It’s Too Easy to Tell Moms to Get off Their Phones
How to parent like a grown up in the age of smartphones:
It’s easy to tell mothers that we should never look at our cell phones during the day with our kids.
It’s good advice to check our email on a schedule, of maybe two or three times a day, whether we’re parents at home or in an office.
It’s science-backed that multi-tasking does not exist.
Yet life—and a day of motherhood—often does not go as planned.
This morning, for instance, I had promised myself that I would totally ignore the world-wide web and focus solely on my baby—and then I went into another day of my personal website being down. While I have to acknowledge that it can wait—almost anything can wait—I also need to admit that dealing with a glitch like this won’t get easier as my afternoon goes on, and my other daughter is home from preschool.
In other words, when do we choose to ignore the outside world in order to be present with our children, and when do we cut ourselves some slack?
It’s not completely fair to pretend that we are neglectful mothers or fathers if we check Facebook a handful of times a day. After all, when I grew up we still had phones, and I remember my mother talking on it sometimes—it just had a cool cord connected to the wall to twirl fingers around—and my parents read articles, just from newspapers rather than a smartscreen. Is this really that different?
Perhaps the significant difference is that there was more transparency in what they were doing. This is one reason why I’ll occasionally offer to my daughters, as they watch me pick up my iPhone, that I’m texting their nana back, or that I’m finishing up reading that blog I started while I was breastfeeding.
Still, I’m the parent, and I don’t necessarily feel that I need to justify everything I do to my kids, even if I do want to explain my actions a little. Because I don’t want my girls growing up feeling that mom was always on her phone or, even worse, that they were unloved. More, I’m the kind of mom who does play with my kids. Do I play with them all the time? No, of course not, because they play together without me, and this benefits both of us.
Like it or not, I have adult things that need done around the house, and I put as much of it on hold as I can during my day home with my children. This means explaining to my husband when my oldest daughter was a baby that I’m a stay-at-home mom, not the maid, not the solo cleaning crew, not the mommy laundry machine. It means that the dishes are often done at night when both my husband and myself are home, and a lot of our laundry gets done on the weekend. Regardless, I want my daughters to see their dad and mom perform household tasks.
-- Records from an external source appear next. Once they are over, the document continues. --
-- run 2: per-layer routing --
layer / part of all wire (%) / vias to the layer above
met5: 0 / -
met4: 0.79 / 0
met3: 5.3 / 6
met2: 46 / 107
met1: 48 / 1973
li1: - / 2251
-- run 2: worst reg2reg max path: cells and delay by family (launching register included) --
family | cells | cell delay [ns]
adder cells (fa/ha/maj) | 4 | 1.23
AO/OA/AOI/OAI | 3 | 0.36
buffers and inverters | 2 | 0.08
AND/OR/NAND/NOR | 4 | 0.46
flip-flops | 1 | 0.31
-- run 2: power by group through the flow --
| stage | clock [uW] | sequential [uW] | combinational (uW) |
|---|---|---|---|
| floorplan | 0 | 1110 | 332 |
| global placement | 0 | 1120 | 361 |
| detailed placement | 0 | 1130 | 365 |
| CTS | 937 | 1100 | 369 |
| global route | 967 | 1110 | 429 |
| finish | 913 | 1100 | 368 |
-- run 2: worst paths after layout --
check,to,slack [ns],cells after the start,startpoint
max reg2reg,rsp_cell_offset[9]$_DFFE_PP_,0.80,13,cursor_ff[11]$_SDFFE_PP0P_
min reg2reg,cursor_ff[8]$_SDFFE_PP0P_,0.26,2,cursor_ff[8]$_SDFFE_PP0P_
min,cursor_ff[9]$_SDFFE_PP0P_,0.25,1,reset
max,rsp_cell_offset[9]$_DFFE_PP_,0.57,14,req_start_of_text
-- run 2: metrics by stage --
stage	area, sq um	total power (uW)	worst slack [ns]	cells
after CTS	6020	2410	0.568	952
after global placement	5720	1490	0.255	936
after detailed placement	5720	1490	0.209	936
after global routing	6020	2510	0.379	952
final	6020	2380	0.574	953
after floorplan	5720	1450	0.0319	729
I might not have laundry day, or house cleaning day, or ironing day like my own nana had when my mom was little. Hell, I don’t even own an iron. This said, taking care of chores, texting a loved one back, and working on my writing is part of living my grown-up life—and more than anything, my children need me to display to them healthy boundaries. They need me to show them by example how to be a grown up.
I want to show my daughters how to clean up the house, do the dishes, and wash clothes because that’s part of being a functioning adult, not because it’s something I have to do as “Mom.” And I am a writer. I’m working on my next book, and I typically blog several new posts a week. This means that I am sometimes stealing moments here and there when they play together to get some of my own work done.
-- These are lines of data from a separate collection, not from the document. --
`src/rtl/clx_pkg.sv`:
```
// Shared types, constants and the keyword lookup for the C subset lexer.
// Used by clx_front, clx_queue, clx_back and c_subset_lexer; no dependencies.
package clx_pkg;

  // Sizing
  localparam int MAX_TOKEN_LEN = 64;
  localparam int ROW_BITS      = 16;
  localparam int COL_BITS      = 12;
  localparam int LEN_BITS      = $clog2(MAX_TOKEN_LEN + 1);
  localparam int TOK_LEN_W     = 7;
  localparam int KIND_W        = 3;
  localparam int KW_W          = 4;
  localparam int CHAR_W        = 8;
  localparam int WIN_BYTES     = 6;
  localparam int WIN_BITS      = CHAR_W * WIN_BYTES;
  localparam int NUM_KW        = 10;

  // Queue between front and back
  localparam int QUEUE_DEPTH = 4;
  localparam int QPTR_W      = $clog2(QUEUE_DEPTH);
  localparam int QCNT_W      = $clog2(QUEUE_DEPTH + 1);

  // Stream payload widths
  localparam int IN_DATA_W   = CHAR_W;
  localparam int OUT_FIELD_W = KIND_W + KW_W + ROW_BITS + COL_BITS + TOK_LEN_W + 1;
  localparam int OUT_DATA_W  = ((OUT_FIELD_W + 7) / 8) * 8;

  // Special characters
  localparam logic [CHAR_W-1:0] CH_NL    = 8'h0A;
  localparam logic [CHAR_W-1:0] CH_QUOTE = 8'h22;
  localparam logic [CHAR_W-1:0] CH_HASH  = 8'h23;
  localparam logic [CHAR_W-1:0] CH_STAR  = 8'h2A;
  localparam logic [CHAR_W-1:0] CH_SLASH = 8'h2F;

  typedef enum logic [KIND_W-1:0] {
    TK_KEYWORD = 3'd0,
    TK_IDENT   = 3'd1,
    TK_NUMBER  = 3'd2,
    TK_OPER    = 3'd3,
    TK_DELIM   = 3'd4,
    TK_END     = 3'd5
  } token_kind_e;

  typedef enum logic [3:0] {
    MODE_IDLE,
    MODE_IDENT,
    MODE_NUMBER,
    MODE_SLASH,
    MODE_DIRECTIVE,
    MODE_LINE,
    MODE_BLOCK,
    MODE_BLOCK_STAR,
    MODE_STRING
  } lex_mode_e;

  // Keywords, right-aligned in the window: int float char double void if else while for return
  localparam logic [WIN_BITS-1:0] KW_CODE [NUM_KW] = '{
    48'h0000_0069_6E74, 48'h0066_6C6F_6174, 48'h0000_6368_6172, 48'h646F_7562_6C65,
    48'h0000_766F_6964, 48'h0000_0000_6966, 48'h0000_656C_7365, 48'h0077_6869_6C65,
    48'h0000_0066_6F72, 48'h7265_7475_726E
  };
  localparam logic [2:0] KW_LEN [NUM_KW] = '{
    3'd3, 3'd5, 3'd4, 3'd6, 3'd4, 3'd2, 3'd4, 3'd5, 3'd3, 3'd6
  };

  // One token as the front sees it; identifiers are resolved to keywords later
  typedef struct packed {
    token_kind_e          kind;
    logic [WIN_BITS-1:0]  win;
    logic [ROW_BITS-1:0]  row;
    logic [COL_BITS-1:0]  col;
    logic [LEN_BITS-1:0]  len;
    logic                 too;
  } clx_desc_t;

  // All tokens caused by one source byte
  typedef struct packed {
    logic      two;
    clx_desc_t d0;
    clx_desc_t d1;
  } clx_entry_t;

  typedef struct packed {
    logic            hit;
    logic [KW_W-1:0] idx;
  } kw_match_t;

  // Match a word against the keyword list; the first hit wins
  function automatic kw_match_t kw_lookup(logic [WIN_BITS-1:0] win,
                                          logic [LEN_BITS-1:0] len,
                                          logic                too);
    kw_match_t r;
    r = '0;
    for (int i = 0; i < NUM_KW; i++) begin
      if (!r.hit && !too && len == LEN_BITS'(KW_LEN[i]) && win == KW_CODE[i]) begin
        r.hit = 1'b1;
        r.idx = KW_W'(i);
      end
    end
    return r;
  endfunction

endpackage

```
`src/rtl/c_subset_lexer.sv`:
```
// Top level of the C subset lexer: front end, token queue and back end.
// Depends on clx_pkg, clx_front, clx_queue and clx_back.
//
// The lexer takes one source byte per cycle on the input stream while the
// queue has room (tlast marks end of source) and gives one token descriptor
// per cycle on the output stream while the sink is ready. A byte leaves
// through the front in the cycle it is accepted. A byte that closes a pending
// token and is itself a delimiter or an operator other than a slash, and the
// end marker after a pending token, each give two descriptors; these leave
// the single output register one per cycle, so the output side sets the rate
// at one token per cycle while the four-entry queue absorbs the difference
// and lets the input keep streaming. Output tlast marks the last descriptor
// caused by each input request, so the end token always carries it, and after
// the end token all row and column counting starts again from the reset state.
module c_subset_lexer (
  input  logic                           clk_i,
  input  logic                           rst_ni,
  input  logic                           s_axis_tvalid,
  output logic                           s_axis_tready,
  input  logic [clx_pkg::IN_DATA_W-1:0]  s_axis_tdata,  // [7:0] char_byte
  input  logic                           s_axis_tlast,  // end_of_input
  output logic                           m_axis_tvalid,
  input  logic                           m_axis_tready,
  // token_kind, keyword_index, start_row, start_column, token_length,
  // too_long from the lowest bit up, then zero fill
  output logic [clx_pkg::OUT_DATA_W-1:0] m_axis_tdata,
  output logic                           m_axis_tlast   // last_of_run
);
  import clx_pkg::*;

  logic        push;
  clx_entry_t  push_entry;
  logic        pop;
  clx_entry_t  head;
  logic        q_empty;
  logic        q_full;

  clx_front u_front (
    .clk_i      (clk_i),
    .rst_ni     (rst_ni),
    .in_valid_i (s_axis_tvalid),
    .in_ready_o (s_axis_tready),
    .char_i     (s_axis_tdata),
    .eoi_i      (s_axis_tlast),
    .q_full_i   (q_full),
    .push_o     (push),
    .entry_o    (push_entry)
  );

  clx_queue u_queue (
    .clk_i   (clk_i),
    .rst_ni  (rst_ni),
    .push_i  (push),
    .entry_i (push_entry),
    .pop_i   (pop),
    .head_o  (head),
    .empty_o (q_empty),
    .full_o  (q_full)
  );

  clx_back u_back (
    .clk_i       (clk_i),
    .rst_ni      (rst_ni),
    .head_i      (head),
    .empty_i     (q_empty),
    .pop_o       (pop),
    .out_valid_o (m_axis_tvalid),
    .out_ready_i (m_axis_tready),
    .out_data_o  (m_axis_tdata),
    .out_last_o  (m_axis_tlast)
  );

endmodule

```
`src/rtl/clx_front.sv`:
```
// Front end of the lexer: takes source bytes, tracks row/column and the
// scan mode, and turns each byte into zero, one or two token descriptors.
// Depends on clx_pkg.
module clx_front (
  input  logic                  clk_i,
  input  logic                  rst_ni,
  input  logic                  in_valid_i,
  output logic                  in_ready_o,
  input  logic [7:0]            char_i,
  input  logic                  eoi_i,
  input  logic                  q_full_i,
  output logic                  push_o,
  output clx_pkg::clx_entry_t   entry_o
);
  import clx_pkg::*;

  localparam logic [ROW_BITS-1:0] ROW_MAX = '1;
  localparam logic [COL_BITS-1:0] COL_MAX = '1;

  lex_mode_e             mode_q, mode_d;
  logic [WIN_BITS-1:0]   win_q, win_d;
  logic [LEN_BITS-1:0]   len_q, len_d;
  logic [ROW_BITS-1:0]   row_q, row_d;
  logic [COL_BITS-1:0]   col_q, col_d;
  logic [COL_BITS-1:0]   tcol_q, tcol_d;
  logic                  ovf_q, ovf_d;

  logic                  accept;
  logic                  byte_step;
  logic                  is_alpha, is_digit, is_oper, is_delim, is_nl;
  logic                  pend_tok;
  logic                  flush_step;
  logic                  idle_step;
  logic                  idle_tok;
  logic [COL_BITS-1:0]   col_inc;
  logic [COL_BITS-1:0]   col_end;
  clx_desc_t             flush_desc;
  clx_desc_t             idle_desc;
  clx_desc_t             end_desc;

  assign in_ready_o = !q_full_i;
  assign accept     = in_valid_i && !q_full_i;
  assign byte_step  = accept && !eoi_i;

  // Classify the byte
  assign is_alpha = (char_i >= "a" && char_i <= "z") || (char_i >= "A" && char_i <= "Z") ||
                    (char_i == "_");
  assign is_digit = (char_i >= "0" && char_i <= "9");
  assign is_oper  = (char_i == "+") || (char_i == "-") || (char_i == "*") || (char_i == "/") ||
                    (char_i == "=") || (char_i == "<") || (char_i == ">");
  assign is_delim = (char_i == ";") || (char_i == ",") || (char_i == "(") || (char_i == ")") ||
                    (char_i == "{") || (char_i == "}");
  assign is_nl    = (char_i == CH_NL);

  // Column of this byte, and of the end marker
  assign col_inc = (!is_nl && col_q != COL_MAX) ? col_q + COL_BITS'(1) : col_q;
  assign col_end = (col_q != COL_MAX) ? col_q + COL_BITS'(1) : col_q;

  // Decide whether the byte closes a pending token and is then scanned afresh
  always_comb begin
    pend_tok   = (mode_q == MODE_IDENT) || (mode_q == MODE_NUMBER) || (mode_q == MODE_SLASH);
    flush_step = 1'b0;
    if (byte_step) begin
      unique case (mode_q)
        MODE_IDENT:  flush_step = !(is_alpha || is_digit);
        MODE_NUMBER: flush_step = !is_digit;
        MODE_SLASH:  flush_step = (char_i != CH_SLASH) && (char_i != CH_STAR);
        default:     flush_step = 1'b0;
      endcase
    end
    idle_step = byte_step && (flush_step || mode_q == MODE_IDLE);
    idle_tok  = idle_step && char_i != CH_SLASH && (is_oper || is_delim);
  end

  // Next state
  always_comb begin
    mode_d = mode_q;
    win_d  = win_q;
    len_d  = len_q;
    row_d  = row_q;
    col_d  = col_q;
    tcol_d = tcol_q;
    ovf_d  = ovf_q;
    if (accept && eoi_i) begin
      mode_d = MODE_IDLE;
      win_d  = '0;
      len_d  = '0;
      row_d  = ROW_BITS'(1);
      col_d  = '0;
      tcol_d = '0;
      ovf_d  = 1'b0;
    end else if (byte_step) begin
      col_d = col_inc;
      unique case (mode_q)
        MODE_IDENT, MODE_NUMBER: begin
          if (!flush_step) begin
            if (len_q < LEN_BITS'(MAX_TOKEN_LEN)) begin
              if (len_q < LEN_BITS'(WIN_BYTES)) begin
                win_d = {win_q[WIN_BITS-CHAR_W-1:0], char_i};
              end
              len_d = len_q + LEN_BITS'(1);
            end else begin
              ovf_d = 1'b1;
            end
          end
        end
        MODE_SLASH: begin
          if (char_i == CH_SLASH) begin
            mode_d = MODE_LINE;
          end else if (char_i == CH_STAR) begin
            mode_d = MODE_BLOCK;
          end
        end
        MODE_DIRECTIVE, MODE_LINE: begin
          if (is_nl) mode_d = MODE_IDLE;
        end
        MODE_BLOCK: begin
          if (char_i == CH_STAR) mode_d = MODE_BLOCK_STAR;
        end
        MODE_BLOCK_STAR: begin
          if (char_i == CH_SLASH) begin
            mode_d = MODE_IDLE;
          end else if (char_i != CH_STAR) begin
            mode_d = MODE_BLOCK;
          end
        end
        MODE_STRING: begin
          if (char_i == CH_QUOTE) mode_d = MODE_IDLE;
        end
        default: mode_d = MODE_IDLE;
      endcase
      // Drop the pending token once it has been handed on
      if (flush_step) begin
        mode_d = MODE_IDLE;
        win_d  = '0;
        len_d  = '0;
        ovf_d  = 1'b0;
      end
      // Scan the byte from idle
      if (idle_step) begin
        if (char_i == CH_HASH) begin
          mode_d = MODE_DIRECTIVE;
        end else if (char_i == CH_SLASH) begin
          mode_d = MODE_SLASH;
          tcol_d = col_inc;
        end else if (char_i == CH_QUOTE) begin
          mode_d = MODE_STRING;
        end else if (is_alpha || is_digit) begin
          mode_d = is_alpha ? MODE_IDENT : MODE_NUMBER;
          tcol_d = col_inc;
          len_d  = LEN_BITS'(1);
          ovf_d  = 1'b0;
          win_d  = WIN_BITS'(char_i);
        end
      end
      // Advance the line on every newline
      if (is_nl) begin
        if (row_q != ROW_MAX) row_d = row_q + ROW_BITS'(1);
        col_d = '0;
      end
    end
  end

  // Token descriptors
  always_comb begin
    flush_desc.kind = (mode_q == MODE_IDENT)  ? TK_IDENT :
                      (mode_q == MODE_NUMBER) ? TK_NUMBER : TK_OPER;
    flush_desc.win  = win_q;
    flush_desc.row  = row_q;
    flush_desc.col  = tcol_q;
    flush_desc.len  = (mode_q == MODE_SLASH) ? LEN_BITS'(1) : len_q;
    flush_desc.too  = (mode_q == MODE_SLASH) ? 1'b0 : ovf_q;

    idle_desc.kind  = is_delim ? TK_DELIM : TK_OPER;
    idle_desc.win   = '0;
    idle_desc.row   = row_q;
    idle_desc.col   = col_inc;
    idle_desc.len   = LEN_BITS'(1);
    idle_desc.too   = 1'b0;

    end_desc.kind   = TK_END;
    end_desc.win    = '0;
    end_desc.row    = row_q;
    end_desc.col    = col_end;
    end_desc.len    = '0;
    end_desc.too    = 1'b0;
  end

  // Queue entry for this byte
  always_comb begin
    push_o      = 1'b0;
    entry_o.two = 1'b0;
    entry_o.d0  = flush_desc;
    entry_o.d1  = end_desc;
    if (accept && eoi_i) begin
      push_o = 1'b1;
      if (pend_tok) begin
        entry_o.two = 1'b1;
      end else begin
        entry_o.d0 = end_desc;
      end
    end else if (byte_step) begin
      push_o = flush_step || idle_tok;
      if (flush_step && idle_tok) begin
        entry_o.two = 1'b1;
        entry_o.d1  = idle_desc;
      end else if (idle_tok) begin
        entry_o.d0 = idle_desc;
      end
    end
  end

  // State registers
  always_ff @(posedge clk_i or negedge rst_ni) begin
    if (!rst_ni) begin
      mode_q <= MODE_IDLE;
      win_q  <= '0;
      len_q  <= '0;
      row_q  <= ROW_BITS'(1);
      col_q  <= '0;
      tcol_q <= '0;
      ovf_q  <= 1'b0;
    end else begin
      mode_q <= mode_d;
      win_q  <= win_d;
      len_q  <= len_d;
      row_q  <= row_d;
      col_q  <= col_d;
      tcol_q <= tcol_d;
      ovf_q  <= ovf_d;
    end
  end

endmodule

```
`src/rtl/clx_queue.sv`:
```
// Short queue of token entries between the lexer front and back.
// Register based, one push and one pop per cycle. Depends on clx_pkg.
module clx_queue (
  input  logic                  clk_i,
  input  logic                  rst_ni,
  input  logic                  push_i,
  input  clx_pkg::clx_entry_t   entry_i,
  input  logic                  pop_i,
  output clx_pkg::clx_entry_t   head_o,
  output logic                  empty_o,
  output logic                  full_o
);
  import clx_pkg::*;

  clx_entry_t          slots_q [QUEUE_DEPTH];
  logic [QPTR_W-1:0]   wr_ptr_q, wr_ptr_d;
  logic [QPTR_W-1:0]   rd_ptr_q, rd_ptr_d;
  logic [QCNT_W-1:0]   cnt_q, cnt_d;

  assign empty_o = (cnt_q == '0);
  assign full_o  = (cnt_q == QCNT_W'(QUEUE_DEPTH));
  assign head_o  = slots_q[rd_ptr_q];

  // Advance pointers and fill count
  always_comb begin
    wr_ptr_d = wr_ptr_q;
    rd_ptr_d = rd_ptr_q;
    cnt_d    = cnt_q;
    if (push_i) begin
      wr_ptr_d = (wr_ptr_q == QPTR_W'(QUEUE_DEPTH - 1)) ? '0 : wr_ptr_q + QPTR_W'(1);
    end
    if (pop_i) begin
      rd_ptr_d = (rd_ptr_q == QPTR_W'(QUEUE_DEPTH - 1)) ? '0 : rd_ptr_q + QPTR_W'(1);
    end
    if (push_i && !pop_i) begin
      cnt_d = cnt_q + QCNT_W'(1);
    end else if (pop_i && !push_i) begin
      cnt_d = cnt_q - QCNT_W'(1);
    end
  end

  always_ff @(posedge clk_i or negedge rst_ni) begin
    if (!rst_ni) begin
      wr_ptr_q <= '0;
      rd_ptr_q <= '0;
      cnt_q    <= '0;
    end else begin
      wr_ptr_q <= wr_ptr_d;
      rd_ptr_q <= rd_ptr_d;
      cnt_q    <= cnt_d;
    end
  end

  // Store the pushed entry
  always_ff @(posedge clk_i) begin
    if (push_i) slots_q[wr_ptr_q] <= entry_i;
  end

  a_no_push_full: assert property (@(posedge clk_i) disable iff (!rst_ni)
    push_i |-> (!full_o || pop_i))
    else $error("clx_queue: push into full queue");

  a_no_pop_empty: assert property (@(posedge clk_i) disable iff (!rst_ni)
    pop_i |-> !empty_o)
    else $error("clx_queue: pop from empty queue");

endmodule

```
`src/rtl/clx_back.sv`:
```
// Lexer back end: takes queued entries, resolves keywords and hands tokens
// out one per cycle when ready via an output register. Depends on clx_pkg.
module clx_back (
  input  logic                          clk_i,
  input  logic                          rst_ni,
  input  clx_pkg::clx_entry_t           head_i,
  input  logic                          empty_i,
  output logic                          pop_o,
  output logic                          out_valid_o,
  input  logic                          out_ready_i,
  output logic [clx_pkg::OUT_DATA_W-1:0] out_data_o,
  output logic                          out_last_o
);
  import clx_pkg::*;

  logic                   valid_q, valid_d;
  logic                   sel_q, sel_d;
  token_kind_e            kind_q, kind_d;
  logic [KW_W-1:0]        kw_q, kw_d;
  logic [ROW_BITS-1:0]    row_q;
  logic [COL_BITS-1:0]    col_q;
  logic [TOK_LEN_W-1:0]   len_q;
  logic                   too_q;
  logic                   last_q, last_d;

  logic                   load;
  clx_desc_t              desc;
  kw_match_t              kw_hit;

  // Pick the next token of the head entry
  assign load   = !empty_i && (!valid_q || out_ready_i);
  assign desc   = sel_q ? head_i.d1 : head_i.d0;
  assign last_d = sel_q || !head_i.two;
  assign pop_o  = load && last_d;
  assign kw_hit = kw_lookup(desc.win, desc.len, desc.too);

  // Resolve keywords
  always_comb begin
    kind_d = desc.kind;
    kw_d   = '0;
    if (desc.kind == TK_IDENT && kw_hit.hit) begin
      kind_d = TK_KEYWORD;
      kw_d   = kw_hit.idx;
    end
  end

  // Hold the output until taken, step to the second token of an entry
  always_comb begin
    valid_d = valid_q;
    sel_d   = sel_q;
    if (load) begin
      valid_d = 1'b1;
      sel_d   = !last_d;
    end else if (out_ready_i) begin
      valid_d = 1'b0;
    end
  end

  always_ff @(posedge clk_i or negedge rst_ni) begin
    if (!rst_ni) begin
      valid_q <= 1'b0;
      sel_q   <= 1'b0;
    end else begin
      valid_q <= valid_d;
      sel_q   <= sel_d;
    end
  end

  always_ff @(posedge clk_i) begin
    if (load) begin
      kind_q <= kind_d;
      kw_q   <= kw_d;
      row_q  <= desc.row;
      col_q  <= desc.col;
      len_q  <= TOK_LEN_W'(desc.len);
      too_q  <= desc.too;
      last_q <= last_d;
    end
  end

  assign out_valid_o = valid_q;
  assign out_last_o  = last_q;
  assign out_data_o  = OUT_DATA_W'({too_q, len_q, col_q, row_q, kw_q, kind_q});

  a_end_is_last: assert property (@(posedge clk_i) disable iff (!rst_ni)
    (valid_q && kind_q == TK_END) |-> last_q)
    else $error("clx_back: end token not marked last");

  a_kw_only_keyword: assert property (@(posedge clk_i) disable iff (!rst_ni)
    (valid_q && kind_q != TK_KEYWORD) |-> (kw_q == '0))
    else $error("clx_back: keyword index on non-keyword token");

  a_keyword_sane: assert property (@(posedge clk_i) disable iff (!rst_ni)
    (valid_q && kind_q == TK_KEYWORD) |-> (!too_q && kw_q < KW_W'(NUM_KW)))
    else $error("clx_back: bad keyword token");

  a_second_held: assert property (@(posedge clk_i) disable iff (!rst_ni)
    sel_q |-> !empty_i)
    else $error("clx_back: entry left before its second token");

endmodule

```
But showing my girls how to be a grown up means not always texting someone back. It means knowing that it’s time to put my phone away and read a book with them. It means knowing my own proper boundaries, and how to use devices healthfully so that they add rather than detract from our life.
I mess up.
There are definitely times that, in retrospect, I should have stopped working, or I should have gotten off Facebook and simply danced with them instead. Another part of being a grown up is also understanding that I’m not perfect, that I will make mistakes, and learning how to move forward into a new moment and a new opportunity to behave better, and not get stuck in guilt.
I don’t want to teach my daughters guilt and shame, but I don’t want them to think that so-and-so’s random Instagram picture was more important than being here in this one and only childhood that they will ever have. So this means that I don’t write everything I think of. It means I’m more out of touch with the news than I used to be, or than I will be when they’re both in school. It means being as OK as I can be with “Mom” coming before “writer,” at least for now, and it means knowing that not every email needs an immediate reply.
Loving myself this way helps me teach my girls self-love. This is what I really need to be doing, more than allotting myself a certain number of minutes or hours on my phone each day—I have to love myself enough to not respond to every message, and to give myself the chance to enjoy my life as their mom.
My oldest is already moving forward educationally, and I’m already having to process these emotions of what it will be like when she’s not home for lunch. I want to sob just having typed that last sentence. Having an awareness of the importance of these mundane aspects of raising children—of their snuggles, and their wet kisses, and the opportunities to read to them, and to have lunch together—is what keeps me from picking up my phone all the time. It’s why my phone is usually on vibrate in another room.
And, sure, it’s easy to tell parents to get off our phones and always place our important children first, but impractical idealism isn’t helpful.
Realistically, having this connection with the outside world, and with long-distance family and friends, helps me maintain the woman that I am outside of my important role as “Mom.” Ultimately it’s this balance that’s beneficial.